A Hexcellent Chance to Fall in Love, by Ann Rose (Romance)

Here’s a paranormal romance that sort of riffs on the magical appearing/disappearing act of Spirit Halloween with its tale of The Dead of Night, a Halloween store that shows up in a new location before Halloween undetected and then promptly vanishes two days after the holiday. Pepper White knows the store’s secret, particularly because she suffers from its same curse and only appears when the store does. Soon, she hopes to extend her time in the world after meeting a charming new customer in Christina Loring. I’m truly charmed by this entire premise.


September 16

Runs In The Blood, by Matthew J Trafford (Short Fiction)

Satirical and at times speculative, this collection of super gay short stories includes tales of a lesbian mother fretting over taking her daught to a princess party, a grieving man going on a date with a centaur, and a queer couple using unconventional methods to make a baby. It sounds like quite the romp. I know, I know, don’t judge it by this, but it’s safe to say I’m obsessed with the cover.

The Golden Boy’s Guide to Bipolar, by Sonora Reyes (YA)

From the same author of The Lesbiana’s Guide to Catholic School comes this new YA release about a young bipolar queer boy named Cesar Flores.

A Murderous Business, by Cathy Pegau (Historical Fiction)

A mystery set in 1912, A Murderous Business is about Margot Baxter Harriman, a woman proprietor who finds her deceased father’s former assistant dead in the office and suddenly has a murder mystery to solve.

Slashed Beauties, by A Rushby (Horror)

Body horror abounds in this revenge tale about three hyperrealistic wax figures of women coming to life to murder the men who have done them wrong. Set in both present-day Seoul and 1763 London, the past and present intersect and merge.

Teenage Girls Can Be Demons, by Hailey Piper (Short Fiction, Horror)

The author of the recent erotic-horror novel A Game in Yellow now delivers a collection of 13 stories full of queer horror. This sounds extremely up my alley, and maybe it’s up yours, too!


September 23

Bi The Way, I Love You: A Charity Anthology of Diverse Bi+ Love Stories, by multiple authors (Anthology)

Raising money for organizations like Rainbow Railroad, this anthology features nine bi love stories from nine bi writers.

Scarlet Morning, by ND Stevenson (Childrens, Fantasy)

The bestselling author and illustrator of Nimona (not to mention the showrunner for She-Ra and the Princesses of Power) is back with an illustrated kids book about friendship and adventure.

Try Your Worst, by Chatham Greenfield (YA Romance)

Combining YA romance and cozy mystery, here’s a tale of two rivals duking it out to be valedictorian. But then they’re accused of a series of serious pranks and have to team up to find out who’s framing them.


September 30

Thank You, John, by Michelle Gurule (Memoir)

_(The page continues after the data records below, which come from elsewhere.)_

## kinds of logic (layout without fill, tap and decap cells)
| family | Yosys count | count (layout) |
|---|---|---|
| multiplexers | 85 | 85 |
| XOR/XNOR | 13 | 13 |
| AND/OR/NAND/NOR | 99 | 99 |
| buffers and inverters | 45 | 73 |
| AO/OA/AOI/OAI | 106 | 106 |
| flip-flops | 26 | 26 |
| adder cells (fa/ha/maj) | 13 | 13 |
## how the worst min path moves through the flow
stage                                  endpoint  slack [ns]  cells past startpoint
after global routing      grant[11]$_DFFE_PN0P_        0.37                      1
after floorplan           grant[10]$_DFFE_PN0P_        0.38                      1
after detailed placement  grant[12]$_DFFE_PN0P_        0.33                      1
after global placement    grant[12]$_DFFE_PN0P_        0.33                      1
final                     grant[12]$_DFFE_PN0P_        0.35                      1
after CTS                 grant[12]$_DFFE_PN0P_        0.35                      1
[src/rtl/vc_pkg.sv]
// Shared types and helpers for the NoC VC flag tracker.
package vc_pkg;

    localparam int NUM_VC      = 8;
    localparam int CREDIT_W    = 3;
    localparam int MAX_CREDITS = 4;
    localparam int VC_IW       = $clog2(NUM_VC);

    typedef enum logic [1:0] {
        VC_IDLE  = 2'd0,
        VC_ALLOC = 2'd1,
        VC_DRAIN = 2'd2
    } vc_state_e;

    function automatic logic is_onehot(input logic [NUM_VC-1:0] v);
        return (v != '0) && ((v & (v - NUM_VC'(1))) == '0);
    endfunction

    // Out-of-range indices decode to all zeros.
    function automatic logic [NUM_VC-1:0] idx_to_onehot(
        input logic [VC_IW-1:0] idx
    );
        logic [NUM_VC-1:0] oh;
        oh = '0;
        for (int i = 0; i < NUM_VC; i++) begin
            oh[i] = (idx == VC_IW'(i));
        end
        return oh;
    endfunction

endpackage

[src/rtl/vc_slot.sv]
// One virtual channel: IDLE/ALLOC/DRAIN FSM plus saturating credit counter.
module vc_slot
    import vc_pkg::*;
(
    input  logic clk,
    input  logic rst_n,
    input  logic alloc_hit_i,
    input  logic send_hit_i,
    input  logic send_tail_i,
    input  logic credit_hit_i,
    output logic is_free_o,
    output logic is_alloc_o,
    output logic has_credit_o,
    output logic sat_o
);

    localparam logic [CREDIT_W-1:0] CMAX = CREDIT_W'(MAX_CREDITS);

    vc_state_e           state_q;
    logic [CREDIT_W-1:0] credit_q, credit_d;
    logic                free_q, avail_q;
    logic                full;

    assign full = (credit_q == CMAX);

    // Send and return in the same cycle cancel out.
    always_comb begin
        credit_d = credit_q;
        if (credit_hit_i && !send_hit_i && !full) begin
            credit_d = credit_q + CREDIT_W'(1);
        end else if (send_hit_i && !credit_hit_i) begin
            credit_d = credit_q - CREDIT_W'(1);
        end
    end

    assign sat_o = credit_hit_i && !send_hit_i && full;

    always_ff @(posedge clk or negedge rst_n) begin
        if (!rst_n) begin
            state_q  <= VC_IDLE;
            free_q   <= 1'b1;
            credit_q <= CMAX;
            avail_q  <= 1'b1;
        end else begin
            credit_q <= credit_d;
            avail_q  <= (credit_d != '0);
            unique case (state_q)
                VC_IDLE: begin
                    if (alloc_hit_i) begin
                        state_q <= VC_ALLOC;
                        free_q  <= 1'b0;
                    end
                end
                VC_ALLOC: begin
                    if (send_hit_i && send_tail_i) begin
                        state_q <= VC_DRAIN;
                    end
                end
                VC_DRAIN: begin
                    if (credit_d == CMAX) begin
                        state_q <= VC_IDLE;
                        free_q  <= 1'b1;
                    end
                end
                default: begin
                    state_q <= VC_IDLE;
                    free_q  <= 1'b1;
                end
            endcase
        end
    end

    assign is_free_o    = free_q;
    assign is_alloc_o   = (state_q == VC_ALLOC);
    assign has_credit_o = avail_q;

endmodule

[src/rtl/vc_flag_tracker.sv]
// Per-VC occupancy/credit tracker producing free flags for the VC selector.
// Define VC_TRACKER_ERR_CHECK_EN to enable the sticky protocol error flag.
module vc_flag_tracker
    import vc_pkg::*;
(
    input  logic              clk,
    input  logic              rst_n,
    output logic [NUM_VC-1:0] free_flags,
    input  logic              alloc_valid,
    input  logic [NUM_VC-1:0] alloc_onehot,
    output logic              alloc_ready,
    input  logic              send_valid,
    input  logic [NUM_VC-1:0] send_onehot,
    input  logic              send_tail,
    output logic              send_ready,
    input  logic              credit_valid,
    input  logic [VC_IW-1:0]  credit_vc,
    output logic [NUM_VC-1:0] credit_avail,
    output logic              err
);

    logic [NUM_VC-1:0] alloc_hit, send_hit, credit_hit;
    logic [NUM_VC-1:0] is_alloc, sat;
    logic [NUM_VC-1:0] credit_oh;

    assign credit_oh = idx_to_onehot(credit_vc);

    assign alloc_ready = is_onehot(alloc_onehot)
                       && |(alloc_onehot & free_flags);
    assign send_ready  = is_onehot(send_onehot)
                       && |(send_onehot & is_alloc & credit_avail);

    assign alloc_hit  = (alloc_valid && alloc_ready) ? alloc_onehot : '0;
    assign send_hit   = (send_valid && send_ready) ? send_onehot : '0;
    assign credit_hit = credit_valid ? credit_oh : '0;

    for (genvar i = 0; i < NUM_VC; i++) begin : g_slot
        vc_slot u_slot (
            .clk          (clk),
            .rst_n        (rst_n),
            .alloc_hit_i  (alloc_hit[i]),
            .send_hit_i   (send_hit[i]),
            .send_tail_i  (send_tail),
            .credit_hit_i (credit_hit[i]),
            .is_free_o    (free_flags[i]),
            .is_alloc_o   (is_alloc[i]),
            .has_credit_o (credit_avail[i]),
            .sat_o        (sat[i])
        );
    end

`ifdef VC_TRACKER_ERR_CHECK_EN
    logic err_q, err_ev;

    assign err_ev = (alloc_valid && !is_onehot(alloc_onehot))
                 || (send_valid && !send_ready)
                 || (credit_valid && (credit_oh == '0))
                 || (|sat);

    always_ff @(posedge clk or negedge rst_n) begin
        if (!rst_n) begin
            err_q <= 1'b0;
        end else begin
            err_q <= err_q | err_ev;
        end
    end

    assign err = err_q;
`else
    logic unused_sat;
    assign unused_sat = ^sat;
    assign err        = 1'b0;
`endif

endmodule

[config.mk]
export PLATFORM = sky130hd
export DESIGN_NAME = vc_flag_tracker
export DESIGN_NICKNAME = d
export VERILOG_FILES = /design/src/rtl/vc_pkg.sv /design/src/rtl/vc_slot.sv /design/src/rtl/vc_flag_tracker.sv
export SDC_FILE = /design/constraint.sdc
export NUM_CORES = 1
export LEC_CHECK = 0
export ABC_AREA = 1
export CAP_MARGIN = 10
export CORE_ASPECT_RATIO = 1.25
export CORE_MARGIN = 5
export CORE_UTILIZATION = 62
export DETAILED_ROUTE_END_ITERATION = 16
export PLACE_DENSITY = 0.87
export SLEW_MARGIN = 20
export SYNTH_ARGS = -nofsm -noshare
export SYNTH_HDL_FRONTEND = slang
export SYNTH_SLANG_ARGS = --single-unit
[constraint.sdc]
create_clock -name clk -period 4 [get_ports clk]
set_input_delay 0.8 -clock clk [delete_from_list [all_inputs] [get_ports clk]]
set_output_delay 0.8 -clock clk [all_outputs]
set_load 0.02 [all_outputs]
==> summary.md, run 1 <==
| Metric | Value |
|---|---|
| First-pass GRT wire length | 14,700 um |
| Hold WC Path Type | flop to flop |
| Setup Crit Path Kind | input pin to primary output |
| R2r setup slk | 1.43 ns |
| Num ports | 44 |
| Total gr overflow | 0 |
| Final Hold Violating Endpoints | 0 |
| Antenna diode count | 0 |
| Fin nets | 636 |
| Fraction of layout cells with a size suffix above 1 | 0.109 |
| Die area | 8120 um^2 |
| CTS Buffer Depth | 2 |
| Hold path cells | 1 |
| GR Util All Layers | 0.226 |
| DPL Wire Length | 6800 um |
| Layout Cell Area excl Fill | 4410 um^2 |
| Placed cells | 665 |
| Maximum VDD drop | 287 uV |
| Setup TNS | 0 ns |
| Static Leakage | 2.37 nW |
| CTS Buf Count | 5 |
| Vias/cell | 5.29 |
| Vias after detailed routing | 3,563 |
| CP required | 3.20 ns |
| Iter 0 DRT Violations | 181 |
| Async set-reset flop share out of synthesis | 1.00 |
| Final WL | 8640 um |
| FP Rows | 32 |
| Post-synth EDFFs | 0 |
| Htree depth | 2 |
| Antenna violations before repair | 0 |
| Hold Path Origin | g_slot[6].u_slot.state_q[1] |
| Synthesized area | 3980 um^2 |
| Hold EP | g_slot[6].u_slot.state_q[0] |
| Crit Reg-Reg Startpoint | g_slot[5].u_slot.has_credit_o |
| Worst Setup End Kind | primary output |
| Cell area after placement | 4320 um^2 |
| Post-CTS Setup Bufs | 0 |
| Worst-margin pin slew | 0.850 ns |
| CTS Root Cell | clkbuf_8 |
| Reg clk slew, reported paths | 0.10 ns |
| Max Cap Viol | 0 |
| Relative slew slack | 0.433 |
| Crit path max-delay cell type | clkdlybuf4s50_1 |
| Slew Limit Fails | 0 |
| Yosys reg bits | 56 |
| DRC violations left | 0 |
| DR pass1 iterations | 4 |
| Total core area | 6210 um^2 |
| DR WL/cell | 12.8 um |
| Fmax | 0.273 GHz |
| Reg2reg end | g_slot[7].u_slot.is_free_o |
| CP Max Fanout | 4 |
| Syn_nets | 610 |
| Synthesized instance count | 561 |
| Final setup fails | 0 |
| Unique masters post-synth | 35 |
| Filler instances | 497 |
| CP max stage delay | 0.65 ns |
| Hold_buf cts | 0 |
| Layout Area Growth over Synthesis | 10.9% |
| Fin Hold WS | 0.472 ns |
| Cell breakdown of the critical path | clkdlybuf4s50_1 > nor2_1 > nor2_1 > a211oi_1 > nand4_1 > nor3_2 > clkdlybuf4s50_1 |
| Post_cts resized | 0 |
| PD cells | 526 nW/um^2 |
| Sequential fraction of the synthesis area | 0.360 |
| YS warnings | 0 |
| Die X | 81.6 um |
| Status | complete, no violations |
| Skew final | 0.0128 ns |
| Final min period | 3.66 ns |
| Die H | 99.5 um |
| CTS tree | done |
| Clock Sinks | 56 |
| Overall power | 0.00232 W |
| Antenna viol nets, final | 0 |
| Largest net degree at the start of global routing | 39 |
| I/O Buffers | 42 |
| Startpoint types | input pin |
| Final non-filler cell total | 673 |
| R2r worst-path depth | 18 |
| Vias in the first global route | 3,395 |
| Placer Congestion | 0.891 |
| Syn avg cell area | 7.09 um^2 |
| RSZ-0062 raised after global routing | false |
| Worst-skew pair later-pin latency | 0.31 ns |
| Ys flop type | dfrtp_1 |
| Final worst-path cycle share | 0.914 |
| Initial Utilization | 0.641 |
| Worst EP arrival | 2.86 ns |
==> report_power, final <==
group / switching (W) / total [W] / internal, W
clock network: 0.000180 / 0.000321 / 0.000141
logic: 0.000603 / 0.00101 / 0.000402
registers: 0.000161 / 0.000991 / 0.000830
==> worst max path at each step <==
stage / from / to / cells past startpoint
after floorplan: alloc_onehot[1] / g_slot[1].u_slot.is_free_o / 12
after global placement: send_onehot[0] / send_ready / 9
after detailed placement: alloc_onehot[1] / alloc_ready / 7
after CTS: alloc_onehot[1] / alloc_ready / 7
after global routing: alloc_onehot[1] / alloc_ready / 7
final: alloc_onehot[1] / alloc_ready / 7
==> cell usage after synthesis (3+ instances only) <==
library cell  number  area, um^2
o21ai_0            3        15.0
ha_1              24         300
nand3_2            4        40.0
buf_4             19         143
dfstp_2           24         631
nor2_1            52         195
dfrtp_1           32         801
buf_6              4        45.0
nand2_1          168         631
nand4_1           22         138
a21oi_1           15        75.1
inv_1             87         327
nand3_1           61         305
a21oi_2            4        35.0
nand2_2           14        87.6
==> kinds of logic after synthesis <==
kind of cell             count (synthesis)  synth area share
AND/OR/NAND/NOR                        329             0.369
adder cells (fa/ha/maj)                 24            0.0755
flip-flops                              56             0.360
AO/OA/AOI/OAI                           35            0.0563
other                                    1          0.000943
XOR/XNOR                                 2           0.00441
buffers and inverters                  114             0.133
==> per-layer routing <==
layer	part of all wire	vias to the layer above	track usage
li1	-	1809	-
met1	0.42	1655	0.277
met2	0.51	79	0.398
met3	0.048	20	0.0290
met4	0.020	0	0.0831
met5	0	-	0
==> flip-flops by register name, summed over array words and instances (netlist names) <==
name,count
g_slot.u_slot.credit_q,24
g_slot.u_slot.has_credit_o,8
g_slot.u_slot.is_free_o,8
g_slot.u_slot.state_q,16
==> worst max-delay path: cells and delay by family <==
| family | cells | cell delay, ns |
|---|---|---|
| buf+inv | 2 | 1.12 |
| compound gates | 1 | 0.23 |
| simple gates | 4 | 0.70 |
==> final cells by class <==
| cell class | instances | area [um^2] | share of cell area |
|---|---|---|---|
| timing repair buffer | 44 | 430 | 0.0976 |
| tap | 85 | 106 | 0.0241 |
| multi-input combinational | 391 | 2010 | 0.457 |
| inverter | 89 | 334 | 0.0758 |
| sequential | 56 | 1430 | 0.325 |
| clock inverter | 1 | 7.51 | 0.00170 |
| clock buffer | 7 | 86.3 | 0.0196 |
==> through the flow <==
step | setup slack (ns) | utilization
after floorplan | 1.48 | -
after global placement | 0.455 | 0.695
after detailed placement | 0.361 | 0.695
after CTS | 0.348 | 0.710
after global routing | 0.246 | 0.710
final | 0.344 | 0.710
==> placed cells by master (no fill, tap or decap), types with 3 or more instances in the layout <==
cell type        count
nand2_1            168
inv_1               87
nand3_1             61
nor2_1              52
clkdlybuf4s50_1     41
dfrtp_1             32
ha_1                24
dfstp_2             24
nand4_1             22
a21oi_1             15
nand2_2             14
clkbuf_8             6
nand3_2              4
a21oi_2              4
o21ai_0              3
Power figures use the tool's default switching activity.
==> run 2: changes to the inputs <==
--- a/config.mk
+++ b/config.mk
@@ -9,9 +9,9 @@
 export CAP_MARGIN = 10
 export CORE_ASPECT_RATIO = 1.25
 export CORE_MARGIN = 5
-export CORE_UTILIZATION = 62
+export CORE_UTILIZATION = 52
 export DETAILED_ROUTE_END_ITERATION = 16
-export PLACE_DENSITY = 0.87
+export PLACE_DENSITY = 0.77
 export SLEW_MARGIN = 20
 export SYNTH_ARGS = -nofsm -noshare
 export SYNTH_HDL_FRONTEND = slang
==> constraint.sdc (replaced) <==
create_clock -name clk -period 3.1 [get_ports clk]
set_input_delay 0.62 -clock clk [delete_from_list [all_inputs] [get_ports clk]]
set_output_delay 0.62 -clock clk [all_outputs]
set_load 0.02 [all_outputs]
==> run 2 against run 1 <==
Cell count up 2.8%; largest cell class unchanged; critical path type unchanged; largest power group unchanged; combinational power up 31%; count of clock-buffer cells in the layout down 1; flip-flop and latch count unchanged.
==> summary.md, run 2 (same netlist as run 1, synthesis figures left out) <==
| Metric | Value |
|---|---|
| Antenna violations before repair | 0 (unchanged) |
| Final worst-path cycle share | 0.931 |
| Final min period | 2.89 ns |
| Vias after detailed routing | 3,630 (+1.9%) |
| Antenna diode count | 0 (unchanged) |
| Largest net degree at the start of global routing | 57 (+46%) |
| Total core area | 7400 um^2 (+19%) |
| CP Max Fanout | 4 (unchanged) |
| Vias in the first global route | 3,536 (+4.2%) |
| CTS Buf Count | 5 (unchanged) |
| Slew Limit Fails | 0 (unchanged) |
| Filler instances | 665 (+34%) |
| Overall power | 0.00308 W (+33%) |
| Placed cells | 685 (+3.0%) |
| Maximum VDD drop | 364 uV (+27%) |
| Worst EP arrival | 2.27 ns (-0.59 ns) |
| Fin nets | 649 (+2.0%) |
| Status | complete, no violations |
| CP required | 2.48 ns (-0.72 ns) |
| Skew final | 0.0141 ns (+0.00133 ns) |
| Most frequent cells in the layout | 168 x nand2_1, 87 x inv_1, 61 x nand3_1, 52 x nor2_1, 38 x clkdlybuf4s50_1 |
| Reg clk slew, reported paths | 0.10 ns (about the same) |
| R2r setup slk | 0.76 ns (-0.67 ns) |
| Crit Reg-Reg Startpoint | g_slot[5].u_slot.has_credit_o |
| DR WL/cell | 12.9 um (+0.30%) |
| I/O Buffers | 42 (unchanged) |
| Die area | 9500 um^2 (+17%) |
| Vias/cell | 5.25 (-0.92%) |
| Largest register FFs | 24 (unchanged) |
| Total gr overflow | 0 (unchanged) |
| Most common cell after layout, fill and taps aside | nand2_1 |
| FP Rows | 35 (+9.4%) |
| PD cells | 677 nW/um^2 (+29%) |
| Hold WC Path Type | input pin to async pin |
| Final Util | 0.614 (-0.0963) |
| Clock Sinks | 56 (unchanged) |
| Startpoint types | input pin |
| Fraction of layout cells with a size suffix above 1 | 0.127 (+0.0178) |
| Hold_buf cts | 0 (unchanged) |
| Max Cap Viol | 0 (unchanged) |
| Final Hold Violating Endpoints | 0 (unchanged) |
| Die H | 108 um (+8.3%) |
| Reg2reg end | g_slot[3].u_slot.is_free_o |
| Setup crit end | alloc_ready |
| DR pass1 iterations | 4 (unchanged) |
| Fmax | 0.346 GHz |
| Antenna viol nets, final | 0 (unchanged) |
| Die X | 88.2 um (+8.1%) |
| Final WL | 8910 um (+3.1%) |
| DRC violations left | 0 (unchanged) |
| Iter 0 DRT Violations | 157 (-13%) |
| Setup TNS | 0 ns (unchanged) |
| CTS Root Cell | clkbuf_8 |
| Placer Congestion | 0.915 (+2.7%) |
| CTS Buffer Depth | 2 (unchanged) |
| Relative slew slack | 0.520 (+0.0861) |
| Most flops, register | g_slot.u_slot.credit_q |
| Htree depth | 2 (unchanged) |
| Area of the multi-input gates | 2010 um^2 (unchanged) |
| Final non-filler cell total | 692 (+2.8%) |
| Storage cell area | 1430 um^2 (unchanged) |
| Static Leakage | 2.45 nW (+3.7%) |
| Crit path launch | alloc_onehot[1] |
| First-pass GRT wire length | 15,200 um (+3.6%) |
| Worst-skew pair later-pin latency | 0.31 ns (about the same) |
| Setup Crit Path Kind | input pin to primary output |
| GR Util All Layers | 0.200 (-0.0259) |
| DPL Wire Length | 7000 um (+3.0%) |
| Worst-margin pin slew | 0.721 ns (-0.129 ns) |
| Num ports | 44 (unchanged) |
| R2r worst-path depth | 20 (+2) |
| CTS tree | done |
| Final setup fails | 0 (unchanged) |
| RSZ-0062 raised after global routing | false |
| Worst Setup End Kind | primary output |
| Regs by FF count | g_slot.u_slot.credit_q: 24 flops, g_slot.u_slot.state_q: 16 flops |
| Initial Utilization | 0.537 (-0.103) |
| Layout Area Growth over Synthesis | 14.4% |
==> run 2: cell types whose count changed in the layout (fill, tap and decap cells not counted) <==
cell             delta
buf_12              +2
buf_4              +11
bufinv_16           +1
clkbuf_8            -1
clkdlybuf4s50_1     -3
clkinvlp_4          -1
dlygate4sd2_1       +3
==> run 2: how the worst min path moves through the flow <==
stage               slack [ns]                      endpoint                   startpoint
floorplan                 0.32  g_slot[0].u_slot.credit_q[0]                        rst_n
global placement          0.44   g_slot[6].u_slot.state_q[0]  g_slot[6].u_slot.state_q[1]
detailed placement        0.45   g_slot[6].u_slot.state_q[0]  g_slot[6].u_slot.state_q[1]
CTS                       0.46  g_slot[0].u_slot.credit_q[1]                        rst_n
global route              0.49  g_slot[0].u_slot.credit_q[1]                        rst_n
finish                    0.44  g_slot[0].u_slot.credit_q[0]                        rst_n
==> run 2: final cells by class <==
class | instances | share of cell area
Timing Repair Buffer | 57 | 0.121
Tap cell | 92 | 0.0253
Inverter | 89 | 0.0735
Clock buffer | 6 | 0.0160
Multi-Input combinational cell | 391 | 0.443
Clock inverter | 1 | 0.00661
Sequential cell | 56 | 0.315
==> run 2: power breakdown <==
part	switching, W	internal (W)
registers	0.000211	0.00107
clock network	0.000233	0.000237
logic	0.000782	0.000541
==> run 2: timing repair <==
item                                    in CTS  in global routing
endpoints found under the setup margin       2                  0
resized for setup                            3                  0
buffers inserted                             0                  0
==> run 2: worst max-delay path: stages <==
cell,delay [ns]
clkdlybuf4s50_1,0.43
nor2_1,0.23
nor2_1,0.08
a211oi_1,0.24
nand4_1,0.14
nor3_2,0.15
dlygate4sd2_1,0.37
==> run 2: per-stage QoR <==
step / hold slack [ns] / worst slack, ns / cell area (um^2)
2_1_floorplan: 0.324 / 0.758 / 3980
3_3_place_gp: 0.445 / -0.0116 / 4450
3_5_place_dp: 0.455 / -0.0390 / 4450
4_1_cts: 0.463 / 0.229 / 4550
5_1_grt: 0.491 / 0.0180 / 4550
6_report: 0.436 / 0.213 / 4550
==> run 2: per-layer routing <==
metal	part of all wire	GRT usage	routed length, um	vias to the layer above
li1	-	-	-	1836
met4	0.022	0.0605	193	0
met3	0.060	0.0314	534	19
met2	0.50	0.361	4490	86
met1	0.41	0.239	3690	1689
met5	0	0	0	-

This debut memoir, described as a tragi-comedy of errors, follows Michelle Gurule’s life as a stripper and sugarbaby in 2010s Denver. I love the cover, and it’s adorned with blurbs from queer authors I really trust, so I’ll definitely be diving into this one.

The Shocking Experiments of Miss Mary Bennet,by Melinda Taub (Fantasy)

A queer mishmash of Pride and Prejudice and Frankenstein, this novel reimagines Mary Bennet as a wild experimenting scientist who makes a monster to save herself from a spinster fate.

The Sovereign, and Fate’s Bane, by C.L. Clark (Fantasy)

We’ve got a C.L. Clark twofer to close out the month, including the conclusion to her queer political fantasy trilogy and a tragic sapphic adventure novel.

The Transition, by Logan-Ashley Kisner (Horror)

A transmasc teen is recovering from top surgery when he’s inconveniently bit by a werewolf.

Before you go! Autostraddle runs on the reader support of our AF+ Members. If this article meant something to you today — if it informed you or made you smile or feel seen, will you consider joining AF and supporting the people who make this queer media site possible?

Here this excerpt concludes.